Namespaces are also used to segregate objects within the same program. For example, a variable defined within a function is only visible for use while operating within that function. Attempting to call that variable from another function will result in an error. This is why global variables are available; they can be called by any function and interacted with. This is also why global variables are frowned upon as a best practice because of the possibility of modifying a global variable without realizing it, causing a breakage later on in the program.
Scope essentially works inside-out. If a variable is called for use in a function, the Python interpreter will first look within that function for the variable's declaration. If it's not there, Python will move up the stack and look for a globally-defined variable. If not found there, Python will look in the built-in libraries that are always available. If still not found, Python will throw an error. In terms of flow, it looks something like this: local scope -> global scope -> built-in module -> error.
One slight change to the scope discovery process comes when importing modules. Imported modules will be examined for object calls as well, with the caveat that an error will still be generated unless the desired object is explicitly identified via dot-nomenclature.
For example, if you want to generate a random number between 0 and 1,000, you can't just call the randint() function without importing the random library. Once a module is imported, any publicly available classes, methods, functions, and variables can be used by expressly calling them with <module_name> and <object_name>. Following is an example of this:
>>> randint(0, 1000) Traceback (most recent call last): File "<stdin>", line 1, in <module> NameError: name 'randint' is not defined >>> import random >>> random.randint(0, 1000) 607
In the preceding example, randint() is first called on its own. Since it is not part of the normal Python built-in functions, the interpreter knows nothing about it, thus throwing an error.

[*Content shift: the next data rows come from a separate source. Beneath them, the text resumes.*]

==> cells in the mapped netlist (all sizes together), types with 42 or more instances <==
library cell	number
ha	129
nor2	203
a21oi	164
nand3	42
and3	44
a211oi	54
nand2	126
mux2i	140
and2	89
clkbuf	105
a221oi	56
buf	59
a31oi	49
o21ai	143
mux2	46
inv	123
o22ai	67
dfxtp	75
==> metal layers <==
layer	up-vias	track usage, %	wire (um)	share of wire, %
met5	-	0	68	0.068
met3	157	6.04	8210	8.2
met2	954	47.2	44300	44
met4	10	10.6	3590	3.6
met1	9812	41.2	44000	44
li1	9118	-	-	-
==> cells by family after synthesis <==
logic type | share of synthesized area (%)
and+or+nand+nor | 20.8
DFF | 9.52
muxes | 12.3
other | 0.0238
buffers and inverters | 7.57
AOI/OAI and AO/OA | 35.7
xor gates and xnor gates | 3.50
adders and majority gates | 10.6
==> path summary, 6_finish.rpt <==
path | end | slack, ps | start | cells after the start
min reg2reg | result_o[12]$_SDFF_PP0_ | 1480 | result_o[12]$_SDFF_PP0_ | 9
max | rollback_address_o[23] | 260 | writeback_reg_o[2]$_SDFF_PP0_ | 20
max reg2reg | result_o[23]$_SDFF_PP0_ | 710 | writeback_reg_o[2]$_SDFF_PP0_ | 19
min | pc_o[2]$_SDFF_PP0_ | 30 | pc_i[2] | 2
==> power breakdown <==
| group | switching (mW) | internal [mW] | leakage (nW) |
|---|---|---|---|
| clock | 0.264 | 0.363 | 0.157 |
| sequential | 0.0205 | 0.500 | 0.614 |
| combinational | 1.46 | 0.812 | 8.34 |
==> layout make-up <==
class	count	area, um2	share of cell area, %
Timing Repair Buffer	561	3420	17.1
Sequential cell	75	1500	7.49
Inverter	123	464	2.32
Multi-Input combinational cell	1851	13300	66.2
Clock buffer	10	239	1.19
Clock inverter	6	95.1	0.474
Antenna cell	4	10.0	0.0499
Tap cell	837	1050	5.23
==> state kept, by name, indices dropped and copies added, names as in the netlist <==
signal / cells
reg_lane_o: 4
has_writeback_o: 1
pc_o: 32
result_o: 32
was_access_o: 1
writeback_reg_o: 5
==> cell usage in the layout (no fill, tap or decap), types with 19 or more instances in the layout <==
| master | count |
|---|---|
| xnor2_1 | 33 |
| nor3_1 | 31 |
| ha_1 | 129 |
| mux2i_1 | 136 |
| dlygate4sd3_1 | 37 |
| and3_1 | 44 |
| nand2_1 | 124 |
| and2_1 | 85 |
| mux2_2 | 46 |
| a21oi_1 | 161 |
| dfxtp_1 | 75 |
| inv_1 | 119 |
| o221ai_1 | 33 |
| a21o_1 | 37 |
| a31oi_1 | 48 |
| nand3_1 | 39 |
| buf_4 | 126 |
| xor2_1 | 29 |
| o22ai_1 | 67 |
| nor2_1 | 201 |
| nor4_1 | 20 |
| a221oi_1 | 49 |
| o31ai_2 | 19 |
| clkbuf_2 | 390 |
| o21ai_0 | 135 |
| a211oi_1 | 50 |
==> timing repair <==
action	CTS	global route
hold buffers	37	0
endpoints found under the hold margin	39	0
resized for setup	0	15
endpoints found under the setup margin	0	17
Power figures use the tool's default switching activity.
### src/hdl/bmd_pkg.sv
// Shared types and constants for the bus-master DMA endpoint register block
`default_nettype none

package bmd_pkg;

   ////////////////////////////////////////////////////////////////////////////
   // Identity and reset constants
   ////////////////////////////////////////////////////////////////////////////

   // Width of the DWORD register index
   localparam int CSR_ADDR_W = 7;

   // Identity fields shown in the control register
   localparam logic [7:0] FPGA_FAMILY    = 8'h15;
   localparam logic [3:0] INTERFACE_TYPE = 4'h2;
   localparam logic [7:0] VERSION_NUMBER = 8'h16;

   // Both weighted round-robin counts start here
   localparam logic [7:0] WRR_CNT_RESET = 8'h04;

   ////////////////////////////////////////////////////////////////////////////
   // Register map
   ////////////////////////////////////////////////////////////////////////////

   // DWORD index of each register, any other index reads as zero
   typedef enum logic [CSR_ADDR_W-1:0] {
      REG_CTRL         = 7'd0,
      REG_DMA_CS       = 7'd1,
      REG_MWR_ADDR     = 7'd2,
      REG_MWR_LEN      = 7'd3,
      REG_MWR_COUNT    = 7'd4,
      REG_MWR_DATA     = 7'd5,
      REG_CPL_DATA     = 7'd6,
      REG_MRD_ADDR     = 7'd7,
      REG_MRD_LEN      = 7'd8,
      REG_MRD_COUNT    = 7'd9,
      REG_MWR_PERF     = 7'd10,
      REG_MRD_PERF     = 7'd11,
      REG_CPL_STATUS   = 7'd12,
      REG_CPLD_FOUND   = 7'd13,
      REG_CPLD_SIZE    = 7'd14,
      REG_LINK_WIDTH   = 7'd15,
      REG_LINK_PAYLOAD = 7'd16,
      REG_ARB_CTRL     = 7'd17
   } csr_idx_e;

   ////////////////////////////////////////////////////////////////////////////
   // Grouped signals
   ////////////////////////////////////////////////////////////////////////////

   // One DMA descriptor, same shape for write and read
   typedef struct packed {
      logic [31:0] addr;
      logic [15:0] len;             // Length in DWORDs
      logic [15:0] count;           // Packet count
      logic [2:0]  tc;              // Traffic class
      logic        en_64b;
      logic        phant_func_dis1;
      logic [7:0]  up_addr;         // Upper address byte for 64-bit TLPs
      logic        relaxed;
      logic        nosnoop;
      logic        int_dis;
      logic        start;
   } dma_desc_t;

   // Completion status reported by the receive engine
   typedef struct packed {
      logic [7:0]  ur_found;
      logic [7:0]  ur_tag;
      logic [31:0] found;
      logic [31:0] data_size;
      logic        malformed;
      logic        data_err;
   } cpl_status_t;

   // Negotiated link settings from the config space
   typedef struct packed {
      logic [3:0] lnk_width;
      logic [1:0] max_payload;
      logic [2:0] max_rd_req;
   } link_cfg_t;

endpackage

`default_nettype wire

### src/hdl/bmd_ep_mem.sv
// Top of the DMA endpoint register block, joins register file, tracker and monitor
`timescale 1ns/10ps
`default_nettype none

module bmd_ep_mem
   import bmd_pkg::*;
#(
   parameter int CPL_SIZE_W = 21,
   parameter int PERF_W     = 32
) (
   input  wire              clk,
   input  wire              rst_i,
   // Register port
   input  wire csr_idx_e    a_i,
   input  wire              wr_en_i,
   input  wire [31:0]       wr_d_i,
   output logic [31:0]      rd_d_o,
   // Engine controls
   output logic             init_rst_o,
   output dma_desc_t        mwr_desc_o,
   output dma_desc_t        mrd_desc_o,
   output logic [31:0]      mwr_data_o,
   output logic             mwr_zerolen_en_o,
   output logic [3:0]       trn_wait_count_o,
   output logic [31:0]      cpld_data_o,
   output logic             rd_metering_o,
   output logic [7:0]       mwr_wrr_cnt_o,
   output logic [7:0]       mrd_wrr_cnt_o,
   output logic             mrd_done_o,
   // Engine status
   input  wire              mwr_done_i,
   input  wire cpl_status_t cpl_status_i,
   input  wire link_cfg_t   link_cfg_i,
   input  wire              tags_all_back_i
);

   // Performance counts back to the register file
   logic [31:0] mwr_perf;
   logic [31:0] mrd_perf;

   ////////////////////////////////////////////////////////////////////////////
   // Register file
   ////////////////////////////////////////////////////////////////////////////

   csr_regfile u_csr_regfile (
      .clk              (clk),
      .rst_i            (rst_i),
      .a_i              (a_i),
      .wr_en_i          (wr_en_i),
      .wr_d_i           (wr_d_i),
      .rd_d_o           (rd_d_o),
      .mwr_done_i       (mwr_done_i),
      .mrd_done_i       (mrd_done_o),
      .cpl_status_i     (cpl_status_i),
      .link_cfg_i       (link_cfg_i),
      .mwr_perf_i       (mwr_perf),
      .mrd_perf_i       (mrd_perf),
      .init_rst_o       (init_rst_o),
      .mwr_desc_o       (mwr_desc_o),
      .mrd_desc_o       (mrd_desc_o),
      .mwr_data_o       (mwr_data_o),
      .mwr_zerolen_en_o (mwr_zerolen_en_o),
      .trn_wait_count_o (trn_wait_count_o),
      .cpld_data_o      (cpld_data_o),
      .rd_metering_o    (rd_metering_o),
      .mwr_wrr_cnt_o    (mwr_wrr_cnt_o),
      .mrd_wrr_cnt_o    (mrd_wrr_cnt_o)
   );

   ////////////////////////////////////////////////////////////////////////////
   // Read completion tracking
   ////////////////////////////////////////////////////////////////////////////

   cpl_tracker #(
      .CPL_SIZE_W (CPL_SIZE_W)
   ) u_cpl_tracker (
      .clk              (clk),
      .init_rst_i       (init_rst_o),
      .mrd_desc_i       (mrd_desc_o),
      .cpld_data_size_i (cpl_status_i.data_size),
      .tags_all_back_i  (tags_all_back_i),
      .mrd_done_o       (mrd_done_o)
   );

   ////////////////////////////////////////////////////////////////////////////
   // Transfer timing
   ////////////////////////////////////////////////////////////////////////////

   dma_perf_monitor #(
      .PERF_W (PERF_W)
   ) u_dma_perf_monitor (
      .clk         (clk),
      .init_rst_i  (init_rst_o),
      .mwr_start_i (mwr_desc_o.start),
      .mwr_done_i  (mwr_done_i),
      .mrd_start_i (mrd_desc_o.start),
      .mrd_done_i  (mrd_done_o),
      .mwr_perf_o  (mwr_perf),
      .mrd_perf_o  (mrd_perf)
   );

endmodule

`default_nettype wire

### src/hdl/cpl_tracker.sv
// Tracks read-DMA completions against the expected size and raises read-done
`timescale 1ns/10ps
`default_nettype none

module cpl_tracker
   import bmd_pkg::*;
#(
   parameter int CPL_SIZE_W = 21
) (
   input  wire            clk,
   input  wire            init_rst_i,
   input  wire dma_desc_t mrd_desc_i,
   input  wire [31:0]     cpld_data_size_i,
   input  wire            tags_all_back_i,
   output logic           mrd_done_o
);

   typedef enum logic [1:0] {
      TRK_IDLE,
      TRK_WAIT,
      TRK_DONE
   } trk_state_e;

   trk_state_e            state_q;
   trk_state_e            state_d;
   logic [31:0]           exp_prod;
   logic [CPL_SIZE_W-1:0] exp_size_q;
   logic [CPL_SIZE_W-1:0] rcv_size_q;
   logic                  size_match_q;
   logic                  all_back;

   ////////////////////////////////////////////////////////////////////////////
   // Size pipeline
   ////////////////////////////////////////////////////////////////////////////

   // Expected DWORDs is length times packet count
   assign exp_prod = 32'(mrd_desc_i.len) * 32'(mrd_desc_i.count);

   always_ff @(posedge clk) begin
      exp_size_q <= exp_prod[CPL_SIZE_W-1:0];
      rcv_size_q <= cpld_data_size_i[CPL_SIZE_W-1:0];
   end

   always_ff @(posedge clk) begin
      if (init_rst_i) begin
         size_match_q <= 1'b0;
      end else begin
         size_match_q <= (exp_size_q == rcv_size_q);
      end
   end

   // Every byte counted and every tag returned
   assign all_back = size_match_q && tags_all_back_i;

   ////////////////////////////////////////////////////////////////////////////
   // Tracker FSM
   ////////////////////////////////////////////////////////////////////////////

   always_comb begin
      state_d = state_q;
      case (state_q)
         TRK_IDLE: begin
            if (mrd_desc_i.start) begin
               state_d = all_back ? TRK_DONE : TRK_WAIT;
            end
         end
         TRK_WAIT: begin
            // Software dropped the start bit before the data came back
            if (!mrd_desc_i.start) begin
               state_d = TRK_IDLE;
            end else if (all_back) begin
               state_d = TRK_DONE;
            end
         end
         // Sticky until initiator reset
         TRK_DONE: state_d = TRK_DONE;
         default:  state_d = TRK_IDLE;
      endcase
   end

   always_ff @(posedge clk) begin
      if (init_rst_i) begin
         state_q <= TRK_IDLE;
      end else begin
         state_q <= state_d;
      end
   end

   assign mrd_done_o = (state_q == TRK_DONE);

endmodule

`default_nettype wire

### src/hdl/csr_regfile.sv
// Software register file of the DMA endpoint with field decode and registered readback
`timescale 1ns/10ps
`default_nettype none

module csr_regfile
   import bmd_pkg::*;
(
   input  wire              clk,
   input  wire              rst_i,
   // Register port
   input  wire csr_idx_e    a_i,
   input  wire              wr_en_i,
   input  wire [31:0]       wr_d_i,
   output logic [31:0]      rd_d_o,
   // Status from the engines
   input  wire              mwr_done_i,
   input  wire              mrd_done_i,
   input  wire cpl_status_t cpl_status_i,
   input  wire link_cfg_t   link_cfg_i,
   input  wire [31:0]       mwr_perf_i,
   input  wire [31:0]       mrd_perf_i,
   // Control outputs
   output logic             init_rst_o,
   output dma_desc_t        mwr_desc_o,
   output dma_desc_t        mrd_desc_o,
   output logic [31:0]      mwr_data_o,
   output logic             mwr_zerolen_en_o,
   output logic [3:0]       trn_wait_count_o,
   output logic [31:0]      cpld_data_o,
   output logic             rd_metering_o,
   output logic [7:0]       mwr_wrr_cnt_o,
   output logic [7:0]       mrd_wrr_cnt_o
);

   // Read word before the output register
   logic [31:0] rd_word;

   ////////////////////////////////////////////////////////////////////////////
   // Write decode
   ////////////////////////////////////////////////////////////////////////////

   always_ff @(posedge clk) begin
      if (rst_i) begin
         // Hardware reset holds the initiator in reset
         init_rst_o       <= 1'b1;
         mwr_desc_o       <= '0;
         mrd_desc_o       <= '0;
         mwr_data_o       <= '0;
         mwr_zerolen_en_o <= 1'b0;
         trn_wait_count_o <= '0;
         cpld_data_o      <= '0;
         rd_metering_o    <= 1'b0;
         mwr_wrr_cnt_o    <= WRR_CNT_RESET;
         mrd_wrr_cnt_o    <= WRR_CNT_RESET;
      end else begin
         if (wr_en_i) begin
            case (a_i)
               REG_CTRL: init_rst_o <= wr_d_i[0];
               REG_DMA_CS: begin
                  // Write engine controls in the low half
                  mwr_desc_o.start   <= wr_d_i[0];
                  mwr_desc_o.relaxed <= wr_d_i[5];
                  mwr_desc_o.nosnoop <= wr_d_i[6];
                  mwr_desc_o.int_dis <= wr_d_i[7];
                  // Read engine controls in the high half
                  mrd_desc_o.start   <= wr_d_i[16];
                  mrd_desc_o.relaxed <= wr_d_i[21];
                  mrd_desc_o.nosnoop <= wr_d_i[22];
                  mrd_desc_o.int_dis <= wr_d_i[23];
               end
               REG_MWR_ADDR: mwr_desc_o.addr <= wr_d_i;
               REG_MWR_LEN: begin
                  mwr_desc_o.len             <= wr_d_i[15:0];
                  mwr_desc_o.tc              <= wr_d_i[18:16];
                  mwr_desc_o.en_64b          <= wr_d_i[19];
                  mwr_desc_o.phant_func_dis1 <= wr_d_i[20];
                  mwr_zerolen_en_o           <= wr_d_i[21];
                  mwr_desc_o.up_addr         <= wr_d_i[31:24];
               end
               REG_MWR_COUNT: begin
                  mwr_desc_o.count <= wr_d_i[15:0];
                  trn_wait_count_o <= wr_d_i[19:16];
               end
               REG_MWR_DATA: mwr_data_o <= wr_d_i;
               // Expected payload of read completions
               REG_CPL_DATA: cpld_data_o <= wr_d_i;
               REG_MRD_ADDR: mrd_desc_o.addr <= wr_d_i;
               REG_MRD_LEN: begin
                  mrd_desc_o.len             <= wr_d_i[15:0];
                  mrd_desc_o.tc              <= wr_d_i[18:16];
                  mrd_desc_o.en_64b          <= wr_d_i[19];
                  mrd_desc_o.phant_func_dis1 <= wr_d_i[20];
                  mrd_desc_o.up_addr         <= wr_d_i[31:24];
               end
               REG_MRD_COUNT: mrd_desc_o.count <= wr_d_i[15:0];
               REG_ARB_CTRL: begin
                  rd_metering_o <= wr_d_i[1];
                  mwr_wrr_cnt_o <= wr_d_i[23:16];
                  mrd_wrr_cnt_o <= wr_d_i[31:24];
               end
               // Read-only and unmapped indices ignore writes
               default: ;
            endcase
         end
         // Initiator reset wins over a start written in the same cycle
         if (init_rst_o) begin
            mwr_desc_o.start <= 1'b0;
            mrd_desc_o.start <= 1'b0;
         end
      end
   end

   ////////////////////////////////////////////////////////////////////////////
   // Readback mux
   ////////////////////////////////////////////////////////////////////////////

   always_comb begin
      case (a_i)
         REG_CTRL:
            rd_word = {FPGA_FAMILY, 4'b0, INTERFACE_TYPE, VERSION_NUMBER, 7'b0, init_rst_o};
         // Control bits read back where they are written
         REG_DMA_CS:
            rd_word = {cpl_status_i.data_err, 6'b0, mrd_done_i,
                       mrd_desc_o.int_dis, mrd_desc_o.nosnoop, mrd_desc_o.relaxed, 4'b0,
                       mrd_desc_o.start,
                       7'b0, mwr_done_i,
                       mwr_desc_o.int_dis, mwr_desc_o.nosnoop, mwr_desc_o.relaxed, 4'b0,
                       mwr_desc_o.start};
         REG_MWR_ADDR: rd_word = mwr_desc_o.addr;
         REG_MWR_LEN:
            rd_word = {mwr_desc_o.up_addr, 2'b0, mwr_zerolen_en_o,
                       mwr_desc_o.phant_func_dis1, mwr_desc_o.en_64b, mwr_desc_o.tc,
                       mwr_desc_o.len};
         REG_MWR_COUNT: rd_word = {12'b0, trn_wait_count_o, mwr_desc_o.count};
         REG_MWR_DATA:  rd_word = mwr_data_o;
         REG_CPL_DATA:  rd_word = cpld_data_o;
         REG_MRD_ADDR:  rd_word = mrd_desc_o.addr;
         REG_MRD_LEN:
            rd_word = {mrd_desc_o.up_addr, 3'b0, mrd_desc_o.phant_func_dis1,
                       mrd_desc_o.en_64b, mrd_desc_o.tc, mrd_desc_o.len};
         REG_MRD_COUNT: rd_word = {16'b0, mrd_desc_o.count};
         // Cycle counts from the monitor
         REG_MWR_PERF: rd_word = mwr_perf_i;
         REG_MRD_PERF: rd_word = mrd_perf_i;
         REG_CPL_STATUS:
            rd_word = {15'b0, cpl_status_i.malformed, cpl_status_i.ur_tag,
                       cpl_status_i.ur_found};
         REG_CPLD_FOUND: rd_word = cpl_status_i.found;
         REG_CPLD_SIZE:  rd_word = cpl_status_i.data_size;
         REG_LINK_WIDTH: rd_word = {26'b0, link_cfg_i.lnk_width, 2'b0};
         REG_LINK_PAYLOAD:
            rd_word = {17'b0, link_cfg_i.max_rd_req, 5'b0, link_cfg_i.max_payload, 5'b0};
         REG_ARB_CTRL:
            rd_word = {mrd_wrr_cnt_o, mwr_wrr_cnt_o, 14'b0, rd_metering_o, 1'b0};
         default: rd_word = '0;
      endcase
   end

   // Readback register, loads every cycle
   always_ff @(posedge clk) begin
      rd_d_o <= rd_word;
   end

endmodule

`default_nettype wire

### src/hdl/dma_perf_monitor.sv
// Cycle counters that time the active write and read DMA transfers
`timescale 1ns/10ps
`default_nettype none

module dma_perf_monitor #(
   parameter int PERF_W = 32
) (
   input  wire         clk,
   input  wire         init_rst_i,
   input  wire         mwr_start_i,
   input  wire         mwr_done_i,
   input  wire         mrd_start_i,
   input  wire         mrd_done_i,
   output logic [31:0] mwr_perf_o,
   output logic [31:0] mrd_perf_o
);

   ////////////////////////////////////////////////////////////////////////////
   // Channel 0 is the write engine, channel 1 the read engine
   ////////////////////////////////////////////////////////////////////////////

   logic [1:0]        start_v;
   logic [1:0]        done_v;
   logic [PERF_W-1:0] cnt_q [2];

   assign start_v = {mrd_start_i, mwr_start_i};
   assign done_v  = {mrd_done_i, mwr_done_i};

   // Count while started and not yet done
   always_ff @(posedge clk) begin
      for (int i = 0; i < 2; i++) begin
         if (init_rst_i) begin
            cnt_q[i] <= '0;
         end else if (start_v[i] && !done_v[i]) begin
            cnt_q[i] <= cnt_q[i] + 1'b1;
         end
      end
   end

   // Zero-extend to the register width
   assign mwr_perf_o = 32'(cnt_q[0]);
   assign mrd_perf_o = 32'(cnt_q[1]);

endmodule

`default_nettype wire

However, after importing the random library that actually contains the various random number generation functions, randint() can then be explicitly called via dot-nomenclature, that is, random.randint(). This tells the Python interpreter to look for randint() within the random library, resulting in the desired result.
To clarify, when importing modules into a program, Python assumes some things about namespaces. If a normal import is performed, that is, import foo, then both the main program and foo maintain their separate namespaces. To use a function within the foo module, you have to expressly identify it using dot-nomenclature: foo.bar().
On the other hand, if part of a module is imported, for example, from foo import bar, then that imported component becomes a part of the main program's namespace. This also happens if all components are imported using a wildcard: from foo import *.
The following example shows these properties in action:
>>> from random import randint >>> randint(0, 10) 2 >>> randrange(0, 25) Traceback (most recent call last): File "<stdin>", line 1, in <module> NameError: name 'randrange' is not defined
In the preceding example, the randint() function from the random module is expressly imported by itself; this importation puts randint() within the main program's namespace. This allows randint() to be called without having to clarify it as random.randint(). However, when attempting to do the same thing with the randrange() function, an error occurs because it wasn't imported.